* Records:
◇ ◇ ◇

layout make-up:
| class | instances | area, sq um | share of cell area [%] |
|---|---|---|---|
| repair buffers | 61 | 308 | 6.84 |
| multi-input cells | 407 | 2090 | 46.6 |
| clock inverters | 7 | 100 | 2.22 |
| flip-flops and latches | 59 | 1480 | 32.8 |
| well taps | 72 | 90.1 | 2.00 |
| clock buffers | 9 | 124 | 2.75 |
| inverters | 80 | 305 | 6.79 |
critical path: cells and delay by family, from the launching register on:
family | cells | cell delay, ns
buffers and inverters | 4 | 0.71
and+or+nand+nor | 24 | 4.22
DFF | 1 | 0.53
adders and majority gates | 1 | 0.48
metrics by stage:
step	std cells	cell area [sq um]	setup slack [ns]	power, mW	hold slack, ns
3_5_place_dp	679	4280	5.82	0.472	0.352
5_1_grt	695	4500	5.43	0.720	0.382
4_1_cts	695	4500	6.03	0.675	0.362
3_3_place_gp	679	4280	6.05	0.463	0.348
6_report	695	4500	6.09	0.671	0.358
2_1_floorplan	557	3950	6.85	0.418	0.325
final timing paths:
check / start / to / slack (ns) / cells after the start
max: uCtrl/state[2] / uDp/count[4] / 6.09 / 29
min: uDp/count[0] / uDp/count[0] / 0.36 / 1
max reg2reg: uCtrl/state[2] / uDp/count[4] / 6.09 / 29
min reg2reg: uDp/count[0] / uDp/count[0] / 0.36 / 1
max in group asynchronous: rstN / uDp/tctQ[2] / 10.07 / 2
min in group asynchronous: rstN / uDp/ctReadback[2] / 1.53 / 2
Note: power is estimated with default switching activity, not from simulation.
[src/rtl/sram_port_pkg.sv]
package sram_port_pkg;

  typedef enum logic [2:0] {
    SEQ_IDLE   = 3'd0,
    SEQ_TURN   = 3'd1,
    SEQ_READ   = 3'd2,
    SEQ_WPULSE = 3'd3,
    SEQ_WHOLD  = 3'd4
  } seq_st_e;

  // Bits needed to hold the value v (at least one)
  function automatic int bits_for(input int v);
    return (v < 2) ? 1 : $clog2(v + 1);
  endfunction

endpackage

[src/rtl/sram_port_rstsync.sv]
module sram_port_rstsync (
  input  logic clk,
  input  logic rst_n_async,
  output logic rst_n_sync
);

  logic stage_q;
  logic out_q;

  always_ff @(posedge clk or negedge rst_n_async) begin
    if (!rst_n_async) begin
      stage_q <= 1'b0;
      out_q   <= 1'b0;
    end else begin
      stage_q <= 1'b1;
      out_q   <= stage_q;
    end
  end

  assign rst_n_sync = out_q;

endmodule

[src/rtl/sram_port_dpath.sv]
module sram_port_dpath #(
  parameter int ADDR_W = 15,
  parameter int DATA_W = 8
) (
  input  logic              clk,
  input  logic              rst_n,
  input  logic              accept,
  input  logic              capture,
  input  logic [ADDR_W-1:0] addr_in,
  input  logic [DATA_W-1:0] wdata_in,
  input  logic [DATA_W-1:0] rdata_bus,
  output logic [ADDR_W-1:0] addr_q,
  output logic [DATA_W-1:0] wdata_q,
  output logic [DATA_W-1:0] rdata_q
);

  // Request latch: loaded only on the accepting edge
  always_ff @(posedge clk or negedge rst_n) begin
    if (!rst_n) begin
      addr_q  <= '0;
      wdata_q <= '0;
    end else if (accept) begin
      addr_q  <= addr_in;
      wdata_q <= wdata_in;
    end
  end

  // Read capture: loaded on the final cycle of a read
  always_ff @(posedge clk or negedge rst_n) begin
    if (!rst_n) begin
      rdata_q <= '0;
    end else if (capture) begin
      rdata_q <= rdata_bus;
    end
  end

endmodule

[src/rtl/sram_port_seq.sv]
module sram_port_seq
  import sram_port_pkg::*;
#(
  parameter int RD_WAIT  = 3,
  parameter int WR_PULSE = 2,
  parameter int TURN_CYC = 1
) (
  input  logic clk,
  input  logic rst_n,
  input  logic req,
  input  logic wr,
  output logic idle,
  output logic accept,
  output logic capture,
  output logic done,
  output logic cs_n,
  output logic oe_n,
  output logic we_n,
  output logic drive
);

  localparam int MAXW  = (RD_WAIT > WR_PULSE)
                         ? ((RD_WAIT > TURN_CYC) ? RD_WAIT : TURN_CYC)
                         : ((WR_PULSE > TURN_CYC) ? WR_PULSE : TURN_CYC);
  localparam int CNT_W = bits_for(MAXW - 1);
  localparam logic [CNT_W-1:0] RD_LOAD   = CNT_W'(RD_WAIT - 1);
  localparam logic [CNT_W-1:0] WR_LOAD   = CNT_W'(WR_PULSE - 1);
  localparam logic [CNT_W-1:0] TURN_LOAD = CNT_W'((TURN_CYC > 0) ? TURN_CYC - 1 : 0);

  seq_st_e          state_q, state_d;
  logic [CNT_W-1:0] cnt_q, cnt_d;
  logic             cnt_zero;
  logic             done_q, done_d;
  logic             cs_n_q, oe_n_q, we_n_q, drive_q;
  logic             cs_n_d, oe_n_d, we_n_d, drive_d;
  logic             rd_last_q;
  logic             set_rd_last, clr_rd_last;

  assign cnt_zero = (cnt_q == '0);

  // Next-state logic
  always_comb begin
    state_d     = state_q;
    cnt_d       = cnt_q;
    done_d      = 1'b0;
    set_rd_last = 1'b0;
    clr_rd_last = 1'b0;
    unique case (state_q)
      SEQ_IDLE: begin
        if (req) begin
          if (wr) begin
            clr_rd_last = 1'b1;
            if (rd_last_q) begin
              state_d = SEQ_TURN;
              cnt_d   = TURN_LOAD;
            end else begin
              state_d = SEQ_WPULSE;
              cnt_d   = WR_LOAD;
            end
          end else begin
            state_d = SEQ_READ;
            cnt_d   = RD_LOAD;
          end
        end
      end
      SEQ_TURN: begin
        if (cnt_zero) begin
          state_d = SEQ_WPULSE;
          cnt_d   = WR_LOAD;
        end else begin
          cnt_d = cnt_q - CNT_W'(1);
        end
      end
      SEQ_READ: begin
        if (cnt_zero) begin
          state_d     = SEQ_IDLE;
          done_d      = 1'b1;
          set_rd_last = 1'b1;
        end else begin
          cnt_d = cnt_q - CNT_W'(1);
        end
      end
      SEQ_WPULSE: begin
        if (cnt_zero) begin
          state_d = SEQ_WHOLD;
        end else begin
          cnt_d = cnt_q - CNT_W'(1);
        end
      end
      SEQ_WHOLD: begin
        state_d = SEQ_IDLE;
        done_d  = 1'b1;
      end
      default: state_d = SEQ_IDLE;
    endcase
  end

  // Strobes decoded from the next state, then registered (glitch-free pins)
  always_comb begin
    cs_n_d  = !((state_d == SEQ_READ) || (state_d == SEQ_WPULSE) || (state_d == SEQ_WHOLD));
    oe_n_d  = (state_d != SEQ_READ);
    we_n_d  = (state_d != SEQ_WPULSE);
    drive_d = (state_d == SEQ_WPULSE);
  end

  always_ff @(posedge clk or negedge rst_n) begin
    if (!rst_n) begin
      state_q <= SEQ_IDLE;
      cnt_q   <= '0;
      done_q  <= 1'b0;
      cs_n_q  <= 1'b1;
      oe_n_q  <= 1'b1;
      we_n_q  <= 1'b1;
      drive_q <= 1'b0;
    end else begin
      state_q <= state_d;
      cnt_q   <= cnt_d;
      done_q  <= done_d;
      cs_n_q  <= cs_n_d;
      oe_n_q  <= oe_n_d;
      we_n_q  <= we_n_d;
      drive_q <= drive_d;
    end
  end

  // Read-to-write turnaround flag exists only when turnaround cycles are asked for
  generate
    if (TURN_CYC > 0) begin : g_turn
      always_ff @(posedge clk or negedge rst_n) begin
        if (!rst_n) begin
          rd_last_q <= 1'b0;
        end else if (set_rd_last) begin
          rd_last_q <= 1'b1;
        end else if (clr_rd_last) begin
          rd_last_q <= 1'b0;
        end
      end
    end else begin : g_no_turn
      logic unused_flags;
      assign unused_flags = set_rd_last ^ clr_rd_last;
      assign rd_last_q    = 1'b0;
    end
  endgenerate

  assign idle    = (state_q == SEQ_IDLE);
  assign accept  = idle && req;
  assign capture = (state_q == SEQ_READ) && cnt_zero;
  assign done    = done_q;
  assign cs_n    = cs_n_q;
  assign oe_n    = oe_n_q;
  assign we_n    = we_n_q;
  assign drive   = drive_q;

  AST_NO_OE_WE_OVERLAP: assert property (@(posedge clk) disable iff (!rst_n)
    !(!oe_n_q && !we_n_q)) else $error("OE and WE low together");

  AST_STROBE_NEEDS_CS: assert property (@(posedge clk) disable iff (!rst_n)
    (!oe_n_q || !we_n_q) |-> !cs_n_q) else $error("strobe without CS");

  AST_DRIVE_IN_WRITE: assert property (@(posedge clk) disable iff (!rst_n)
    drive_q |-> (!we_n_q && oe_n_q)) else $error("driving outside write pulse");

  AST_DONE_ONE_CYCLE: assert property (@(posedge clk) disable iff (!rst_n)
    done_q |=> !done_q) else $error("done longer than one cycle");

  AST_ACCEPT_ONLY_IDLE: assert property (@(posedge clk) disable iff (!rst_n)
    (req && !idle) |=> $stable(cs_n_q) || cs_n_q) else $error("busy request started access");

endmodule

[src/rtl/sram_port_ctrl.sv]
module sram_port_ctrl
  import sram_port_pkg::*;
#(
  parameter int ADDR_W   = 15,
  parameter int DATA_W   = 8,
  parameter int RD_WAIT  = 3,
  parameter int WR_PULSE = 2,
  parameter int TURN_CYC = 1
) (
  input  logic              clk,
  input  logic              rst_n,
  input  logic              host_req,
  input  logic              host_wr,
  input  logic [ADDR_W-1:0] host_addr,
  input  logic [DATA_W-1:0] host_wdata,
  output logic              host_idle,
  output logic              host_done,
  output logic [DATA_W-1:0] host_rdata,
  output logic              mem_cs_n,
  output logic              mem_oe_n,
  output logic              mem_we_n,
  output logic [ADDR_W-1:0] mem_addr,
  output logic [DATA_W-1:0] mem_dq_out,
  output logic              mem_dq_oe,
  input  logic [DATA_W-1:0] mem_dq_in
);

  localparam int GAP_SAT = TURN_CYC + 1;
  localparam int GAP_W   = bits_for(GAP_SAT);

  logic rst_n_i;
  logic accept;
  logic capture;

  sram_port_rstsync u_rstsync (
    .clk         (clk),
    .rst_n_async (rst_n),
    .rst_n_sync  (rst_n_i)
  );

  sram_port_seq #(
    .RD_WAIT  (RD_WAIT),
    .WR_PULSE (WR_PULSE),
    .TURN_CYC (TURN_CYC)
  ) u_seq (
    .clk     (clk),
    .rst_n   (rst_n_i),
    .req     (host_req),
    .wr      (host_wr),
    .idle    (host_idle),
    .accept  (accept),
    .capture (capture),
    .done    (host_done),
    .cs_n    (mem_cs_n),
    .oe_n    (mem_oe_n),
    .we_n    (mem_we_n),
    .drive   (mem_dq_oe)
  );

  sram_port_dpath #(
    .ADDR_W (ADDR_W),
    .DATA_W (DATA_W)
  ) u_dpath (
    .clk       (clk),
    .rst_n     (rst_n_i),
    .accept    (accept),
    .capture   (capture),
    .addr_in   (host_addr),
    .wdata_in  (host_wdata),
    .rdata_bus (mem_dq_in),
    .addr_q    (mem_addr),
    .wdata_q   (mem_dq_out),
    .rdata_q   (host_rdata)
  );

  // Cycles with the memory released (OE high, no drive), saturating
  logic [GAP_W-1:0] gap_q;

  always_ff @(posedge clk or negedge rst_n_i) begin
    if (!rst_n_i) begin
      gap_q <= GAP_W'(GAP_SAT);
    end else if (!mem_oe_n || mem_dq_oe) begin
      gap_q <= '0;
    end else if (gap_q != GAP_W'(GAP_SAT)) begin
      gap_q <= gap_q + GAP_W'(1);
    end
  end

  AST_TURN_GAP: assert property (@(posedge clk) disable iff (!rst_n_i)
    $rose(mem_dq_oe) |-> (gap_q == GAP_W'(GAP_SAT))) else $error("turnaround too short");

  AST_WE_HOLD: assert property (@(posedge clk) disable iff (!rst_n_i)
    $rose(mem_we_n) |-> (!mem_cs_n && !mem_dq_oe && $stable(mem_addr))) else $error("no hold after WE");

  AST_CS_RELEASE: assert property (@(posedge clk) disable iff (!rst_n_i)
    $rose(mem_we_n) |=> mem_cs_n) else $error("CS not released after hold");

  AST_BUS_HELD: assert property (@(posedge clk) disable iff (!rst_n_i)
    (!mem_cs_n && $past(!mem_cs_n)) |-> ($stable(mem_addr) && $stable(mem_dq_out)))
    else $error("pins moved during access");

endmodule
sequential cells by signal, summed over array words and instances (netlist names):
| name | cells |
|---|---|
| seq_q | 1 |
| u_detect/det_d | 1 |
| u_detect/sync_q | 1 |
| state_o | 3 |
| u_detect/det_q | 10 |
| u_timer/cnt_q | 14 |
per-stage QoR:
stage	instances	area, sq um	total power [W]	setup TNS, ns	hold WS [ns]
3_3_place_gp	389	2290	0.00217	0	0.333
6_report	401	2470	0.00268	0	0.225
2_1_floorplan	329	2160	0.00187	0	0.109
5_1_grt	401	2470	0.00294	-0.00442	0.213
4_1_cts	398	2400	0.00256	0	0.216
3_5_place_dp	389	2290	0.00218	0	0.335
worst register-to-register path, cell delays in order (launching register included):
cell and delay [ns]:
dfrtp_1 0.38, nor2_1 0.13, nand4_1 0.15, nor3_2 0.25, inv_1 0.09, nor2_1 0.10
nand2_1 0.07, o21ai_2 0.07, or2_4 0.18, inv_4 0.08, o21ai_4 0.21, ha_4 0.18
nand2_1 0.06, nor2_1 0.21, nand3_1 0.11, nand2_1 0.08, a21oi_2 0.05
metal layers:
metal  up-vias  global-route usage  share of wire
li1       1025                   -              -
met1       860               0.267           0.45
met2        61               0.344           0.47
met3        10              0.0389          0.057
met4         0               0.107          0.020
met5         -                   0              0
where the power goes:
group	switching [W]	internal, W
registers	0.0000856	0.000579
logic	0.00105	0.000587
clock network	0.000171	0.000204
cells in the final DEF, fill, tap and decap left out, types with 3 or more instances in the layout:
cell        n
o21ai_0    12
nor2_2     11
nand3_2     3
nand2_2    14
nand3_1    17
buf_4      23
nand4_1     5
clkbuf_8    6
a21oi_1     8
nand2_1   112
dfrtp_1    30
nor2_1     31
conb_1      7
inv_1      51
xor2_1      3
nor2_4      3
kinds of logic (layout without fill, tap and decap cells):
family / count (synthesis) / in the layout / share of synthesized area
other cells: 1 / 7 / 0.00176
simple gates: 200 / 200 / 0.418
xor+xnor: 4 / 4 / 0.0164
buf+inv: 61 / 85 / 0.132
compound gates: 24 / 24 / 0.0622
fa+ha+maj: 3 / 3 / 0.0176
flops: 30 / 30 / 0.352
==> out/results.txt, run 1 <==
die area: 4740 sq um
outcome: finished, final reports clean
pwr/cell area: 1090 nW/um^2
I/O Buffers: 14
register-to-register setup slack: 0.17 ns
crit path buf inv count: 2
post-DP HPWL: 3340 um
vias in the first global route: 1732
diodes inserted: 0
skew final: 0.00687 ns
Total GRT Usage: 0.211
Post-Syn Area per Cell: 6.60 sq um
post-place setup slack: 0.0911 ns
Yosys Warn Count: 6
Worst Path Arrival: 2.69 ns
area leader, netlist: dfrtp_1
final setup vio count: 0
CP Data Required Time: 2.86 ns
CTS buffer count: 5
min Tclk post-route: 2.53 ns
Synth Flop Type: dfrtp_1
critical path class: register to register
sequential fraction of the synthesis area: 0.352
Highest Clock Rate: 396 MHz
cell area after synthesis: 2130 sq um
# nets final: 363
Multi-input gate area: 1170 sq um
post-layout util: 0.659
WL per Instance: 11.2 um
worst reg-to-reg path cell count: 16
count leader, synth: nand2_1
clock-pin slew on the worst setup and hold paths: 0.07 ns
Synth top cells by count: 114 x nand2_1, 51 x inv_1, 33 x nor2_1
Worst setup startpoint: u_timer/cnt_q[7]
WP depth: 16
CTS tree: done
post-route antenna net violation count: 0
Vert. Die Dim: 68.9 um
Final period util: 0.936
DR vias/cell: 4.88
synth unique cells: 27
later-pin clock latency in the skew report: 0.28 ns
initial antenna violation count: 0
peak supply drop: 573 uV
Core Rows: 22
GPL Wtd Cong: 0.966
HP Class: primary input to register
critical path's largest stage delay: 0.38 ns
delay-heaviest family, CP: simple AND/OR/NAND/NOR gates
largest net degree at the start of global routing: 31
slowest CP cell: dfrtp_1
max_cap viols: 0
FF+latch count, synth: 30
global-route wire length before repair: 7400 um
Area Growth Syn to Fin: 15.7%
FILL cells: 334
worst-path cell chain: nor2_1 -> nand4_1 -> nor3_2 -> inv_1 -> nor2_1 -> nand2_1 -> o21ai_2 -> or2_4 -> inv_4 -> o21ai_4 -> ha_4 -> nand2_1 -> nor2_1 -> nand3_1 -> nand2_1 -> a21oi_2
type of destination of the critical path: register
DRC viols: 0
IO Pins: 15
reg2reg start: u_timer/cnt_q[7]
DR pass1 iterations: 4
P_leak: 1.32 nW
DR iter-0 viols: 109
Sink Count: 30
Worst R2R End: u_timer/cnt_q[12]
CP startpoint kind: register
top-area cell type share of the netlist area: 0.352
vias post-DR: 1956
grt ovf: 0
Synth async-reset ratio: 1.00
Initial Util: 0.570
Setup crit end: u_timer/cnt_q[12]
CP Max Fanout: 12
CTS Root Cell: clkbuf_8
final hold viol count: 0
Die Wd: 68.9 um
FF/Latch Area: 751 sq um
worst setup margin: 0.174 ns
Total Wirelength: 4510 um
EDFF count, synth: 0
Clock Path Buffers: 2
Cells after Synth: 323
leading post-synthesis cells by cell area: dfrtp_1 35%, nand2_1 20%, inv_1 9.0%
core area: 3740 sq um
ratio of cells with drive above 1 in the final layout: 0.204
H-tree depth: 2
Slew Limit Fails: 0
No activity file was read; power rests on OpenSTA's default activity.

◇ ◇ ◇

* Directions for this task:
Check each line above for "skew" and give the number of lines that match, nothing more.

* Response to this task:
2